ぽっこりしたお腹になる原因は多いのですが、20代でお腹ぽっこりして気になる人の多くは食べ過ぎやお酒の飲み過ぎといった摂取カロリー過多が原因と考えられます。

20代では比較的に新陳代謝が良いので食べ過ぎや飲み過ぎなどでそう簡単にお腹がぽっこりしてしまうことはないと言えます。が、食べ過ぎや飲み過ぎの生活が恒常的だと消費するエネルギー量よりも摂取カロリーの方が多くなる生活を続けていることになるのでカロリー消費が新陳代謝についていけずに脂肪となってからだにたまってお腹ぽっこりになってしまいます。

20代では外食する機会が多い、体力にまかせて毎日飲み歩く、ファーストフードが多くて食生活が乱れがち、遊びで運動することが少ないなどとなってしまう人は多いとおもいます。このように常にカロリー過多の乱れた生活だと内臓脂肪がたまりやすくなります。
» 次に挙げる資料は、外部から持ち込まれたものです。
===== src/sv/tcw_pkg.sv =====
// Shared types, constants and a lookup function for the text console writer.
// Used by every module of the block but tcw_ram; depends on nothing.
package tcw_pkg;

  localparam int COLS     = 80;
  localparam int ROWS     = 25;
  localparam int CELLS    = COLS * ROWS;
  localparam int ADDR_W   = $clog2(CELLS);
  localparam int COL_W    = $clog2(COLS);
  localparam int TAB_STOP = 4;
  localparam int TAB_W    = $clog2(TAB_STOP);
  localparam int CELL_W   = 16;
  localparam int POS_W    = 11;
  localparam int IDX_W    = 11;
  localparam int QDEPTH   = 2;
  localparam int QPTR_W   = $clog2(QDEPTH);
  localparam int QCNT_W   = $clog2(QDEPTH + 1);

  localparam logic [CELL_W-1:0] BLANK_CELL = 16'h0720;
  localparam logic [7:0] CH_SPACE = 8'h20;
  localparam logic [7:0] CH_BS    = 8'd8;
  localparam logic [7:0] CH_TAB   = 8'd9;
  localparam logic [7:0] CH_NL    = 8'd10;
  localparam logic [7:0] CH_VT    = 8'd11;
  localparam logic [7:0] CH_CR    = 8'd13;

  typedef enum logic [2:0] {
    OP_CHAR,
    OP_BS,
    OP_TAB,
    OP_NL,
    OP_VT,
    OP_CR,
    OP_READ
  } op_t;

  typedef struct packed {
    op_t               op;
    logic [7:0]        attr;
    logic [7:0]        ch;
    logic [ADDR_W-1:0] addr;
    logic              addr_ok;
  } cmd_t;

  typedef struct packed {
    logic full;
    logic empty;
  } q_status_t;

  typedef enum logic [2:0] {
    ST_CLEAR,
    ST_IDLE,
    ST_READ,
    ST_COPY,
    ST_BLANK
  } state_t;

  function automatic logic [7:0] color_attr(input logic [2:0] idx);
    logic [7:0] a;
    case (idx)
      3'd1:    a = 8'd14;
      3'd2:    a = 8'd15;
      3'd3:    a = 8'd12;
      3'd4:    a = 8'd11;
      default: a = 8'd7;
    endcase
    return a;
  endfunction

endpackage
それゆえ、20代の人でも摂取カロリー過多の生活で太った場合は食事制限ダイエットに取り組む必要があると思います。が、20代では基本的に基礎代謝量が高いので摂取カロリーと消費するエネルギー量とのバランスを考えた食事制限をすれば比較的短期間でぽっこりしたお腹をへこませるダイエットに成功すると考えられます。

20代の食事制限ダイエットについて

20代の基礎代謝量の平均値は男性で1550Kcal、女性では1210Kcalと言われているので食事制限での摂取カロリーではこの数値の範囲内で行えばお腹ぽっこりを解消できる食事制限ダイエットになると思います。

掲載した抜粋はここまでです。